_WHAT YOU NEED TO DO:_ Show the lines below where "build" occurs.

══ SOURCE MATERIAL

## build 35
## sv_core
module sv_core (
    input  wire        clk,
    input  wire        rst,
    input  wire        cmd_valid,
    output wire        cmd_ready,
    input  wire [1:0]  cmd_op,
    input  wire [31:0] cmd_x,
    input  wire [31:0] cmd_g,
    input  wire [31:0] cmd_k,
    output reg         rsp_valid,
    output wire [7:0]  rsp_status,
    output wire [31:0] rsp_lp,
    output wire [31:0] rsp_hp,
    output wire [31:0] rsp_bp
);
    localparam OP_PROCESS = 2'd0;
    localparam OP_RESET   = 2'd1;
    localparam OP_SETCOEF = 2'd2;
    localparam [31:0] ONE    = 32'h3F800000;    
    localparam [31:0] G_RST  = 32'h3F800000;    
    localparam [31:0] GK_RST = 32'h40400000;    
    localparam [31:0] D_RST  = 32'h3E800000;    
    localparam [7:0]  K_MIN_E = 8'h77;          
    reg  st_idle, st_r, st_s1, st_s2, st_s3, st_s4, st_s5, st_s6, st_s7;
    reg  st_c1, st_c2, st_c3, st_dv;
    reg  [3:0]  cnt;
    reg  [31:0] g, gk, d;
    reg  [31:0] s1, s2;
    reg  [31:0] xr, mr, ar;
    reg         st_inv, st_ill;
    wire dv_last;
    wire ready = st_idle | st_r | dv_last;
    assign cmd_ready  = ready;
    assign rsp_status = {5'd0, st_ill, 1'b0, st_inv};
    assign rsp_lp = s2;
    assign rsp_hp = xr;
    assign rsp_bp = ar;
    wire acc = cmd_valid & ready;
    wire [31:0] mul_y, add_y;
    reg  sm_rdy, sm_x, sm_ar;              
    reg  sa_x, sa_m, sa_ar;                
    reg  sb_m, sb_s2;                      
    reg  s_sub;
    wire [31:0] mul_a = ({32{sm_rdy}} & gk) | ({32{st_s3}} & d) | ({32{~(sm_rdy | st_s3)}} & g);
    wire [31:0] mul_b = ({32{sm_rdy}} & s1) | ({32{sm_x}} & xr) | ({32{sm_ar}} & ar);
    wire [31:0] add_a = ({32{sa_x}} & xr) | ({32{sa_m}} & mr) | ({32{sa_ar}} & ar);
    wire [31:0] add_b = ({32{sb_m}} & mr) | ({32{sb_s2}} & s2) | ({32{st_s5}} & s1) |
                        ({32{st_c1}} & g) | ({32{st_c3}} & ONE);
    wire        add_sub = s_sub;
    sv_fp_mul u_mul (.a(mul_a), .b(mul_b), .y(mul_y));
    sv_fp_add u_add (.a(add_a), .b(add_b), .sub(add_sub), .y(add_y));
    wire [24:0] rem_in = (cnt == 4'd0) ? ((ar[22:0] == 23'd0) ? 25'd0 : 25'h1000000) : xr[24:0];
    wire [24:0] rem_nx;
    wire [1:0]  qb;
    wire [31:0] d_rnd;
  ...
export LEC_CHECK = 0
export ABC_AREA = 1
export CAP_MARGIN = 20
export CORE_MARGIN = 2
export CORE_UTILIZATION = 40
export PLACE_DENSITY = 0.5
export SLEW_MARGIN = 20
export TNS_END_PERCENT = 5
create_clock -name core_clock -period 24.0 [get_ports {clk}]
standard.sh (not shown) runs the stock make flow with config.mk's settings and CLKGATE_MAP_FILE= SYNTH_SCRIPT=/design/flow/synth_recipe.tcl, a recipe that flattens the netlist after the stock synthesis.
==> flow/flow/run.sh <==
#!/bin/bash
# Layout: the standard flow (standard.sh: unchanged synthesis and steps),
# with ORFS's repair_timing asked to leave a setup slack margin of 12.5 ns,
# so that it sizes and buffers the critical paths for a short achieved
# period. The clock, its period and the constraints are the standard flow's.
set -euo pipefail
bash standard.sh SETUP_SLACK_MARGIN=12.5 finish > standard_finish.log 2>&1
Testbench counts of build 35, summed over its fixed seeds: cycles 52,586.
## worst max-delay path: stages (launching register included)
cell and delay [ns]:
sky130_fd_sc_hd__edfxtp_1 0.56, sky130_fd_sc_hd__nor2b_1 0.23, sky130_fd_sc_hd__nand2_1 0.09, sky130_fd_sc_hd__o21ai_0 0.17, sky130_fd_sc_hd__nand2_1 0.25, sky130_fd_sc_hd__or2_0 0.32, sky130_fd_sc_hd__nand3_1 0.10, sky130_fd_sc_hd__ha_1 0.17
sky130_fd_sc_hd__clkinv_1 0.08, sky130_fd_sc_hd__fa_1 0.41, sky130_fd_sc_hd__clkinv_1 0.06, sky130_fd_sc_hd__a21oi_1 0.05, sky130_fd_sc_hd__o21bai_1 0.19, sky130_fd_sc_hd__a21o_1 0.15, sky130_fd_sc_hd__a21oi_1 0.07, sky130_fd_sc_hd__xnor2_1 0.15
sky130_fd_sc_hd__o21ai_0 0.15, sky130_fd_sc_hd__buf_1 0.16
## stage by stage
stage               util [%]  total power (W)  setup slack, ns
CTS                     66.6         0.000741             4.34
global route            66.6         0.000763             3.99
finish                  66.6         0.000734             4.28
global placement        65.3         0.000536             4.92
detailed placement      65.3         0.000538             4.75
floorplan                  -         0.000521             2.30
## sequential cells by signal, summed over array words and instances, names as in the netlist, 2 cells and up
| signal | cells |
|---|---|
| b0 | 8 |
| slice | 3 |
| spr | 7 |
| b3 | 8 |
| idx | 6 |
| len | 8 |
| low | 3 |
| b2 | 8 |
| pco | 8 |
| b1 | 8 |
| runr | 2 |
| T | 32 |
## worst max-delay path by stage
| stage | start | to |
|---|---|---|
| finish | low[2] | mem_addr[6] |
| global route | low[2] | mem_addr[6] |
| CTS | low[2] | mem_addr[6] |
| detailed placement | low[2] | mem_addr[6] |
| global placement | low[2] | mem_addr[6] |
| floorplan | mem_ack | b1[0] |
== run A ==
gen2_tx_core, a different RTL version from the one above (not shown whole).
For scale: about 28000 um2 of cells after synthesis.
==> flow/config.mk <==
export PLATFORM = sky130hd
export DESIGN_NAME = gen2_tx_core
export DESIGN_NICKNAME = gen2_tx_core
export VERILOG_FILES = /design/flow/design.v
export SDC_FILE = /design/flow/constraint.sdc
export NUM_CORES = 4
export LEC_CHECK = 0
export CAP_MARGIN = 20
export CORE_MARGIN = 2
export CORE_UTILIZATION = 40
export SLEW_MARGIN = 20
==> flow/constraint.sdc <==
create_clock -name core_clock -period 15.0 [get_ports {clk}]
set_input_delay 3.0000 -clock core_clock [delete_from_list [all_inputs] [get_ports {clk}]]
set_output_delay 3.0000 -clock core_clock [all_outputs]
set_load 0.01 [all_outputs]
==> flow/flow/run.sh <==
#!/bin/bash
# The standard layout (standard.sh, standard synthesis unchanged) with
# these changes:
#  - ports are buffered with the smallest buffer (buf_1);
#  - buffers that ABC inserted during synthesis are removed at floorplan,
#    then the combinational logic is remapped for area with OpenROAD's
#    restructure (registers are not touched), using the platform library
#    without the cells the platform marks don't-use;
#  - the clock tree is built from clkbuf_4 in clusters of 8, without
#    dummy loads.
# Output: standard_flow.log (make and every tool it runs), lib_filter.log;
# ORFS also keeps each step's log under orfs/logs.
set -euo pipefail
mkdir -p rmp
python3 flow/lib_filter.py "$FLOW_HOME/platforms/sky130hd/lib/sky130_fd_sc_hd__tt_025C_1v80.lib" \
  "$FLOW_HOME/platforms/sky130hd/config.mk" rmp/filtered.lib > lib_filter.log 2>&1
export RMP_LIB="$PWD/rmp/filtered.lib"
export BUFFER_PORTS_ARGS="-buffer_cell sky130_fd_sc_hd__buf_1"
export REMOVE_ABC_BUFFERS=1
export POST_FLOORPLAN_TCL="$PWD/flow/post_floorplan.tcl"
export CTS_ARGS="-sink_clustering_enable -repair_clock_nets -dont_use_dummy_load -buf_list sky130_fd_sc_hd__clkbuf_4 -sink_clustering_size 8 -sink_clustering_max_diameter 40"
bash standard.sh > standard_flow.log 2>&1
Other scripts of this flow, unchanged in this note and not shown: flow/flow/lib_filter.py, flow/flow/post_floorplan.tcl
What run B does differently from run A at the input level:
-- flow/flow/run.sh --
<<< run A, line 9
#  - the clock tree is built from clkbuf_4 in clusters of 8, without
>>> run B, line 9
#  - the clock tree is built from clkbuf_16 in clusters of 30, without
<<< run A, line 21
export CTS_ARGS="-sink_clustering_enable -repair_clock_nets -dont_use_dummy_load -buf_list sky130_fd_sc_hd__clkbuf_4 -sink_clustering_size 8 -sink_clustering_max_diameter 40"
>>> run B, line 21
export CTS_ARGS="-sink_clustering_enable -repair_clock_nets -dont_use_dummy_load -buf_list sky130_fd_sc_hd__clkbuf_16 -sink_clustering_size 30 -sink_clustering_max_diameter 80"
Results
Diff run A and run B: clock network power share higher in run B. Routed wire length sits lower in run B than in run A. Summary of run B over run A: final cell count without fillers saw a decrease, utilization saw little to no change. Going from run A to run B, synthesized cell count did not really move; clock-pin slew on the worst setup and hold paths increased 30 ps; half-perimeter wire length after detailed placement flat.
This design comes from an exercise in tuning for small area, a short achievable clock period and few clock cycles on the open sky130 flow, not from production work. The RTL was checked by simulation tests, not by an equivalence proof against the original design.

Design pitch_mapper, start of the top module:
module pitch_mapper (
    input  wire        clk,
    input  wire        rst,
    input  wire        cmd_valid,
    output wire        cmd_ready,
    input  wire [63:0] cmd_data,
    output reg         rsp_valid,
    input  wire        rsp_ready,
    output wire [63:0] rsp_data,
    output wire [95:0] freq_out,     
    output reg  [2:0]  freq_set,
    output wire [47:0] duty_out,     
    output reg  [2:0]  duty_set
);
    localparam NE = 4;
    localparam SE = 16;
    localparam KI = 3;
    localparam NI = 4;
    localparam SI = 2 * KI * NI;
    localparam [5:0] OP_MAPQ = 6'h01, OP_MAPI = 6'h02, OP_ENVQ  = 6'h04,
                     OP_TICK = 6'h08, OP_SETP = 6'h10, OP_APPLY = 6'h11,
                     OP_RDPS = 6'h12, OP_RDPA = 6'h13, OP_RDCH  = 6'h20,
                     OP_RDCAL = 6'h21, OP_RDNOTE = 6'h22;
    localparam [1:0] ST_OK = 2'd0, ST_ILLEGAL = 2'd1, ST_BAD_CH = 2'd2, ST_BAD_IDX = 2'd3;
    localparam [2:0] PH_IDLE = 3'd0, PH_ATTACK = 3'd1, PH_DECAY = 3'd2,
                     PH_SUSTAIN = 3'd3, PH_RELEASE = 3'd4;
    localparam [15:0] GATE_TH = 16'd983;
    localparam [1:0] S_IDLE = 2'd0, S_DEC = 2'd1, S_RUN = 2'd2, S_RSP = 2'd3;
    reg [1:0] state;
    reg [2:0]  gate, offv, fvalid;
    reg [31:0] ts    [0:2];
    reg [31:0] freq  [0:2];
    reg [15:0] dutyr [0:2];
    reg [15:0] stg_ml, stg_dc, stg_at, stg_de, stg_su, stg_re;
    reg        stg_sm;
    reg [15:0] act_ml, act_dc, act_at, act_de, act_su, act_re;
    reg        act_sm;
    reg [16:0] act_atde;             
    assign freq_out = {freq[2], freq[1], freq[0]};
    assign duty_out = {dutyr[2], dutyr[1], dutyr[0]};
    assign cmd_ready = !rst && (state == S_IDLE);
    wire [5:0]  in_op = cmd_data[63:58];
    wire [1:0]  in_ch = cmd_data[57:56];
    reg  [31:0] in_ts;
    reg         in_gate;
    always @* begin
        case (in_ch)
            2'd0:    begin in_ts = ts[0]; in_gate = gate[0]; end
            2'd1:    begin in_ts = ts[1]; in_gate = gate[1]; end
            2'd2:    begin in_ts = ts[2]; in_gate = gate[2]; end
            default: begin in_ts = 32'd0; in_gate = 1'b0;   end
        endcase
    end
    wire in_tick  = (in_op == OP_TICK);
    wire in_gopen = cmd_data[47:32] >= GATE_TH;
    wire in_rise  = in_tick & in_gopen & ~in_gate;
  ...
For scale: ~12000 cells after synthesis, ~940 flip-flops, ~0.094 sq mm of cells after synthesis.
clock: 20.0 ns
lec_check: 0
cap_margin: 20
core_margin: 2
core_utilization: 40
slew_margin: 20
run.sh (not shown) runs the stock make flow with config.mk's settings and CLKGATE_MAP_FILE= SYNTH_SCRIPT=/design/flow/synth_recipe.tcl, a recipe that flattens the netlist after the stock synthesis.
Testbench counts at the start, summed over its fixed seeds: cycles 23,676.
Then changed:
--- a/flow/design.v
+++ b/flow/design.v
@@ -848,21 +848,20 @@
                 3'd3: rd_data = freq_ch;
                 3'd4: rd_data = {16'd0, duty_ch};
                 default: ;
             endcase
             OP_RDCAL:  rd_data = {16'd0, cal_val};
             OP_RDNOTE: rd_data = note_val;
             default: ;
         endcase
     end
-    reg  [31:0] r_rd;                
-    wire [31:0] rsp_d = ({32{r_sel[0]}} & r_rd) |
-                        ({32{r_sel[1]}} & {amp, duty_r}) |
+    wire [31:0] rsp_d = ({32{r_sel[0]}} & rd_data) |
+                        ({32{r_sel[1]}} & {amp, duty_ch}) |
                         ({32{r_sel[2]}} & {16'd0, amp}) |
                         ({32{r_sel[3]}} & iqn[31:0]);
     assign rsp_data = {op, ch, r_st, r_ph, r_deg, r_sat, r_bnd, r_fall, r_rise, r_gt,
                        r_idx, 8'd0, rsp_d};
     wire commit = (state == S_DEC && dec_done) || finish;
     wire [15:0] duty_c = (state == S_DEC) ? 16'd0 : duty_nx;
     wire [31:0] mapf_c = (state == S_DEC) ? {6'd0, m_hz, 16'd0} : mapf_nx;
     integer k;
     always @(posedge clk) begin
@@ -969,19 +968,18 @@
                     r_ph   <= 3'd0;
                     r_deg  <= 1'b0;
                     r_sat  <= 1'b0;
                     r_bnd  <= 1'b0;
                     r_fall <= 1'b0;
                     r_rise <= 1'b0;
                     r_gt   <= 1'b0;
                     r_idx  <= 5'd0;
                     r_sel  <= 4'd0;
-                    r_rd   <= rd_data;
                     if (status == ST_OK) begin
                         if (is_tick || is_envq) begin
                             r_ph <= ph_n;
                             if (!env_zero) es <= (ph_n == PH_DECAY) ? ES_MUL :
                                                  (ph_n == PH_SUSTAIN) ? ES_FIX : ES_DIV0;
                         end
                         if (int_go) is <= IS_MUL;
                         if (map_on) begin
                             r_deg <= deg_n;
- critical path depth stays the same
- hold slack degrades by 0.029 ns
- fmax rose by about 3.7%
- design area came out lower by about 1.7%
- setup slack is better by 0.39 ns
- non-clock buffer count went up by 24
- register-to-register slack gains 0.39 ns
- routed wire length increases by about 3.7%
- via count is lower by 1.4%
- core utilization is higher by 0.23 points
- clock skew rises by 0.033 ns
- final cell count falls by 2.1%
Testbench counts after the change, summed over its fixed seeds: cycles 23,676.

port drivers added, routing unchanged:
No port has a modelled driver above. Below, the same layouts with a new extraction and two added sets of constraints. Step 1 assumes that a clkbuf_16 drives the clock port and a buf_2 every other input. Step 2 times the ports against the registers' clock, not the clock port: input delays grow and output delays shrink by t, the midpoint of the rising clock arrivals with the driver on. Three values: ideal ports, drivers, drivers and shift; two values: the first two.
run	t (ns)	setup WS [ns]	worst hold slack (ns)	worst setup path at the end
the first run	0.891	9.050 / 9.050 / 9.050	0.460 / 0.460 / 0.460	register to register
the second run	0.901	9.440 / 9.440 / 9.440	0.431 / 0.431 / 0.431	register to register
After both steps setup and hold are still met in every run listed.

════

_TASK OUTPUT:_
## build 35
Testbench counts of build 35, summed over its fixed seeds: cycles 52,586.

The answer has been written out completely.